* ABOUT THIS TASK: Look down the entries below and report how many lines hold the string "inverters"; write nothing else.

* RECORDS FOR PROCESSING:
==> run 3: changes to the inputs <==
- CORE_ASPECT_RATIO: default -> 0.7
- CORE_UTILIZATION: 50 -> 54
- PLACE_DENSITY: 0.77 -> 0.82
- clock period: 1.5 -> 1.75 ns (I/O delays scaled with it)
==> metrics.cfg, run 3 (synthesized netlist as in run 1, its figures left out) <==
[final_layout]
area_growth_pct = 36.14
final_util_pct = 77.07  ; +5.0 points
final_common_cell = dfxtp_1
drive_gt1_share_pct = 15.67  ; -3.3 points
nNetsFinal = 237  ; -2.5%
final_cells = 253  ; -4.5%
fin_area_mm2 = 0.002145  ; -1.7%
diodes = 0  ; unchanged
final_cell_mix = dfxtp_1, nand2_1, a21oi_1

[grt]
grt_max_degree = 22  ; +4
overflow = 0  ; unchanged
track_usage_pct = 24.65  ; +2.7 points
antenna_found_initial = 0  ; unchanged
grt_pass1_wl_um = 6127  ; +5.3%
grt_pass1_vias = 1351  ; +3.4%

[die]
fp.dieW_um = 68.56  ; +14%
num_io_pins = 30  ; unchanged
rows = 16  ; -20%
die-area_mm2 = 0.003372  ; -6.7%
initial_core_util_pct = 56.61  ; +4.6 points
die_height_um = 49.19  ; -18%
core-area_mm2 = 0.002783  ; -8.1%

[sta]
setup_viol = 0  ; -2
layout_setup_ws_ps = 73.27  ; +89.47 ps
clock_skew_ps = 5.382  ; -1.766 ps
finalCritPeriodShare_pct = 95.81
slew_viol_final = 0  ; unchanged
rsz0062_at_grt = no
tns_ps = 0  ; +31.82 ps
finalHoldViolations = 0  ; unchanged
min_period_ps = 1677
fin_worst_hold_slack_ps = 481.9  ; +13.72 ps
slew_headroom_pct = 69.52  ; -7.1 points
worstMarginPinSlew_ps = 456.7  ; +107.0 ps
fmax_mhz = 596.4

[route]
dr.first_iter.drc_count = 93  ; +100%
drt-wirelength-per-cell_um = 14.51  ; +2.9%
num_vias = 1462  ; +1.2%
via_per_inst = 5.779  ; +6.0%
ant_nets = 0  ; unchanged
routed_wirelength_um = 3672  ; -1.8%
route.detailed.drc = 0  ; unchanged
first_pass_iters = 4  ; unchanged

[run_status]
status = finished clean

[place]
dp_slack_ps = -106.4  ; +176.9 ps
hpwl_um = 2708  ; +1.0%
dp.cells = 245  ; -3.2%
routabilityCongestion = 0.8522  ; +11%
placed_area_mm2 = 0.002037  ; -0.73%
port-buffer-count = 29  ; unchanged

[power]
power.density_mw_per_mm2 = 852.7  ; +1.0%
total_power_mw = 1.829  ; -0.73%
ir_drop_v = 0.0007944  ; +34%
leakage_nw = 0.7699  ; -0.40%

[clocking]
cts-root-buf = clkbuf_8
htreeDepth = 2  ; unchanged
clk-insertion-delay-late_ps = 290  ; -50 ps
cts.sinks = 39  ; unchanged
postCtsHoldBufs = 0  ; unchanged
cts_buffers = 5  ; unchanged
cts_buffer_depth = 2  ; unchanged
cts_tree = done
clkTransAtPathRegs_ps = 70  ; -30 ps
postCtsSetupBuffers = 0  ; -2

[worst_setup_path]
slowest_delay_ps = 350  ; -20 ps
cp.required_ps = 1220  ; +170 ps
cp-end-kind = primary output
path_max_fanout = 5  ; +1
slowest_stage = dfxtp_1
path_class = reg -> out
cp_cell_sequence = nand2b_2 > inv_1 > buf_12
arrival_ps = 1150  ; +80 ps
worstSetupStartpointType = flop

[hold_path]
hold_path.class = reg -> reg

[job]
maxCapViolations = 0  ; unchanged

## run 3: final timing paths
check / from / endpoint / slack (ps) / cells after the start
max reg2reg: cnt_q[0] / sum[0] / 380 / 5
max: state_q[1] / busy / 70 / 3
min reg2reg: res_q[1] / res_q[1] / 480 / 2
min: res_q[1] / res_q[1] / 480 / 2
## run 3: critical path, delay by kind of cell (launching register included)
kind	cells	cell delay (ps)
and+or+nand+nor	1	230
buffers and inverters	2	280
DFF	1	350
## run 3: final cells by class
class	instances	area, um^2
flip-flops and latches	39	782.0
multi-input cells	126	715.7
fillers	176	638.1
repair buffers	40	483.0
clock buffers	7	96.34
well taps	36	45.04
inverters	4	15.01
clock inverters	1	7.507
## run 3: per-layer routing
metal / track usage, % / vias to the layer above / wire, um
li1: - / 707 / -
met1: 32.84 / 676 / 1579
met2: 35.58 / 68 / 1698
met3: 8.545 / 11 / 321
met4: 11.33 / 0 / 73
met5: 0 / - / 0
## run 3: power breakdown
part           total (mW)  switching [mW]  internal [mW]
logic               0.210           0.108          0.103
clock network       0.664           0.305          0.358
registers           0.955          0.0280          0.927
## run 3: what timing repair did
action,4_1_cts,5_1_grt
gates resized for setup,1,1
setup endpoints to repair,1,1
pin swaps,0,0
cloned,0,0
==> config.mk <==
export PLATFORM = sky130hd
export DESIGN_NAME = wb_asram_ctrl
export DESIGN_NICKNAME = d
export VERILOG_FILES = /design/src/rtl/wb_asram_ctrl.sv
export SDC_FILE = /design/constraint.sdc
export NUM_CORES = 1
export LEC_CHECK = 0
export ABC_AREA = 0
export CAP_MARGIN = 20
export CORE_MARGIN = 5
export CORE_UTILIZATION = 40
export CTS_CLUSTER_SIZE = 25
export DETAILED_ROUTE_END_ITERATION = 6
export PLACE_DENSITY = 0.77
export RECOVER_POWER = 50
export SLEW_MARGIN = 25
export SYNTH_ARGS = -nofsm -noshare
export SYNTH_HDL_FRONTEND = slang
export SYNTH_SLANG_ARGS = --single-unit
==> constraint.sdc <==
create_clock -name clk -period 2.1 [get_ports clk]
set_input_delay 0.42 -clock clk [delete_from_list [all_inputs] [get_ports clk]]
set_output_delay 0.42 -clock clk [all_outputs]
set_load 0.02 [all_outputs]
==> src/rtl/wb_asram_ctrl.sv <==
// wb_asram_ctrl
//   WISHBONE slave controller for asynchronous SRAM/ROM/IO devices.
//   NREG address regions, each with its own chip select, read/write wait
//   states, enable and write-protect bits. These are programmed through a
//   small configuration WISHBONE slave. Incrementing and wrapping bursts
//   (cti=010, bte) keep the chip select low between beats.
//
// Ports
//   clk, rst_n          system clock (rising edge), async active-low reset
//   wb_*                system bus slave: adr/dat/sel/cyc/stb/we/cti/bte in,
//                       dat/ack/err/rty out (rty tied low)
//   cfg_*               config slave: adr (word index), dat, cyc/stb/we in,
//                       dat/ack out
//   mem_*               external memory pins: addr, dout, din, drive (pad
//                       output enable), csn[NREG], oen, wen[3:0] (active low)
//
// Config word i: [3:0] rws, [7:4] wws, [8] en, [9] wp; other bits read 0.
module wb_asram_ctrl #(
  parameter int unsigned        NREG     = 3,
  parameter logic [NREG*12-1:0] REG_ADDR = {12'h400, 12'h200, 12'h000},
  parameter logic [NREG*12-1:0] REG_MASK = {12'hC00, 12'hE00, 12'hE00},
  parameter logic [3:0]         WS_RST   = 4'd2
) (
  input  logic            clk,
  input  logic            rst_n,
  // system WISHBONE slave
  input  logic [31:0]     wb_adr_i,
  input  logic [31:0]     wb_dat_i,
  input  logic [3:0]      wb_sel_i,
  input  logic            wb_cyc_i,
  input  logic            wb_stb_i,
  input  logic            wb_we_i,
  input  logic [2:0]      wb_cti_i,
  input  logic [1:0]      wb_bte_i,
  output logic [31:0]     wb_dat_o,
  output logic            wb_ack_o,
  output logic            wb_err_o,
  output logic            wb_rty_o,
  // config WISHBONE slave
  input  logic [2:0]      cfg_adr_i,
  input  logic [31:0]     cfg_dat_i,
  input  logic            cfg_cyc_i,
  input  logic            cfg_stb_i,
  input  logic            cfg_we_i,
  output logic [31:0]     cfg_dat_o,
  output logic            cfg_ack_o,
  // memory pins
  output logic [31:0]     mem_addr,
  output logic [31:0]     mem_dout,
  input  logic [31:0]     mem_din,
  output logic            mem_drive,
  output logic [NREG-1:0] mem_csn,
  output logic            mem_oen,
  output logic [3:0]      mem_wen
);

  localparam int unsigned RW = (NREG > 1) ? $clog2(NREG) : 1;

  typedef enum logic [2:0] {
    S_IDLE,
    S_ERR,
    S_ACCESS,
    S_HOLD,
    S_ACK
  } state_t;

  state_t state_q, state_d;

  // ---------------------------------------------------------------------
  // Configuration registers
  // ---------------------------------------------------------------------
  logic [9:0] cfg_q [NREG];
  logic [9:0] cfg_rd;
  logic       cfg_req;

  assign cfg_req = cfg_cyc_i & cfg_stb_i;

  always_comb begin
    cfg_rd = '0;
    for (int unsigned i = 0; i < NREG; i++) begin
      if (cfg_adr_i == 3'(i)) cfg_rd = cfg_q[i];
    end
  end

  // The ack drops for one cycle after every handshake so a master holding
  // stb sees one ack per transfer; the write lands with the ack.
  always_ff @(posedge clk or negedge rst_n) begin
    if (!rst_n) begin
      for (int unsigned i = 0; i < NREG; i++) begin
        cfg_q[i] <= {1'b0, 1'b1, WS_RST, WS_RST};
      end
      cfg_ack_o <= 1'b0;
      cfg_dat_o <= '0;
    end else if (cfg_ack_o) begin
      cfg_ack_o <= 1'b0;
    end else if (cfg_req) begin
      cfg_ack_o <= 1'b1;
      cfg_dat_o <= {22'd0, cfg_rd};
      if (cfg_we_i) begin
        for (int unsigned i = 0; i < NREG; i++) begin
          if (cfg_adr_i == 3'(i)) cfg_q[i] <= cfg_dat_i[9:0];
        end
      end
    end
  end

  // ---------------------------------------------------------------------
  // Region decode (lowest index wins)
  // ---------------------------------------------------------------------
  logic          hit;
  logic [RW-1:0] hit_idx;
  logic [9:0]    hit_cfg;
  logic          req_err;
  logic [3:0]    req_ws;

  always_comb begin
    hit     = 1'b0;
    hit_idx = '0;
    hit_cfg = '0;
    for (int unsigned i = 0; i < NREG; i++) begin
      if (!hit &&
          ((wb_adr_i[31:20] & REG_MASK[i*12 +: 12]) == REG_ADDR[i*12 +: 12])) begin
        hit     = 1'b1;
        hit_idx = RW'(i);
        hit_cfg = cfg_q[i];
      end
    end
  end

  assign req_err = !hit || !hit_cfg[8] || (wb_we_i && hit_cfg[9]);
  assign req_ws  = wb_we_i ? hit_cfg[7:4] : hit_cfg[3:0];

  // ---------------------------------------------------------------------
  // Latched transfer state
  // ---------------------------------------------------------------------
  logic [31:0]   adr_q;
  logic [31:0]   dat_q;
  logic [3:0]    sel_q;
  logic          we_q;
  logic [RW-1:0] reg_q;
  logic [3:0]    ws_q;
  logic [3:0]    cnt_q;
  logic [31:0]   next_adr;
  logic [NREG-1:0] csn_sel;

  // Burst address step: only the wrap field advances for wrapping bursts.
  always_comb begin
    next_adr = adr_q;
    case (wb_bte_i)
      2'b00:   next_adr        = adr_q + 32'd4;
      2'b01:   next_adr[3:2]   = adr_q[3:2] + 2'd1;
      2'b10:   next_adr[4:2]   = adr_q[4:2] + 3'd1;
      default: next_adr[5:2]   = adr_q[5:2] + 4'd1;
    endcase
  end

  always_comb begin
    csn_sel = '1;
    for (int unsigned i = 0; i < NREG; i++) begin
      if (reg_q == RW'(i)) csn_sel[i] = 1'b0;
    end
  end

  // ---------------------------------------------------------------------
  // FSM
  // ---------------------------------------------------------------------
  always_ff @(posedge clk or negedge rst_n) begin
    if (!rst_n) state_q <= S_IDLE;
    else        state_q <= state_d;
  end

  always_comb begin
    state_d   = state_q;
    wb_ack_o  = 1'b0;
    wb_err_o  = 1'b0;
    mem_csn   = '1;
    mem_oen   = 1'b1;
    mem_wen   = 4'hF;
    mem_drive = 1'b0;
    case (state_q)
      S_IDLE: begin
        if (wb_cyc_i && wb_stb_i) state_d = req_err ? S_ERR : S_ACCESS;
      end
      S_ERR: begin
        wb_err_o = wb_cyc_i;
        state_d  = S_IDLE;
      end
      S_ACCESS: begin
        mem_csn = csn_sel;
        if (we_q) begin
          mem_drive = 1'b1;
          mem_wen   = ~sel_q;
        end else begin
          mem_oen = 1'b0;
        end
        if (cnt_q == '0) state_d = we_q ? S_HOLD : S_ACK;
      end
      S_HOLD: begin
        mem_csn   = csn_sel;
        mem_drive = 1'b1;
        state_d   = S_ACK;
      end
      S_ACK: begin
        mem_csn  = csn_sel;
        wb_ack_o = wb_cyc_i;
        state_d  = (wb_cti_i == 3'b010) ? S_ACCESS : S_IDLE;
      end
      default: state_d = S_IDLE;
    endcase
    // Master abort overrides everything: release the pins next cycle.
    if (state_q != S_IDLE && !wb_cyc_i) state_d = S_IDLE;
  end

  always_ff @(posedge clk or negedge rst_n) begin
    if (!rst_n) begin
      adr_q    <= '0;
      dat_q    <= '0;
      sel_q    <= '0;
      we_q     <= 1'b0;
      reg_q    <= '0;
      ws_q     <= '0;
      cnt_q    <= '0;
      wb_dat_o <= '0;
    end else if (state_q == S_IDLE && state_d == S_ACCESS) begin
      adr_q <= {wb_adr_i[31:2], 2'b00};
      dat_q <= wb_dat_i;
      sel_q <= wb_sel_i;
      we_q  <= wb_we_i;
      reg_q <= hit_idx;
      ws_q  <= req_ws;
      cnt_q <= req_ws;
    end else if (state_q == S_ACK && state_d == S_ACCESS) begin
      // Next burst beat: same region and wait states, fresh data/lanes.
      adr_q <= next_adr;
      dat_q <= wb_dat_i;
      sel_q <= wb_sel_i;
      cnt_q <= ws_q;
    end else if (state_q == S_ACCESS && state_d != S_IDLE) begin
      if (cnt_q != '0) cnt_q <= cnt_q - 4'd1;
      else if (!we_q)  wb_dat_o <= mem_din;
    end
  end

  assign mem_addr = adr_q;
  assign mem_dout = dat_q;
  assign wb_rty_o = 1'b0;

  logic unused_bits;
  assign unused_bits = ^{wb_adr_i[1:0], cfg_dat_i[31:10]};

endmodule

* RESPONSE: 3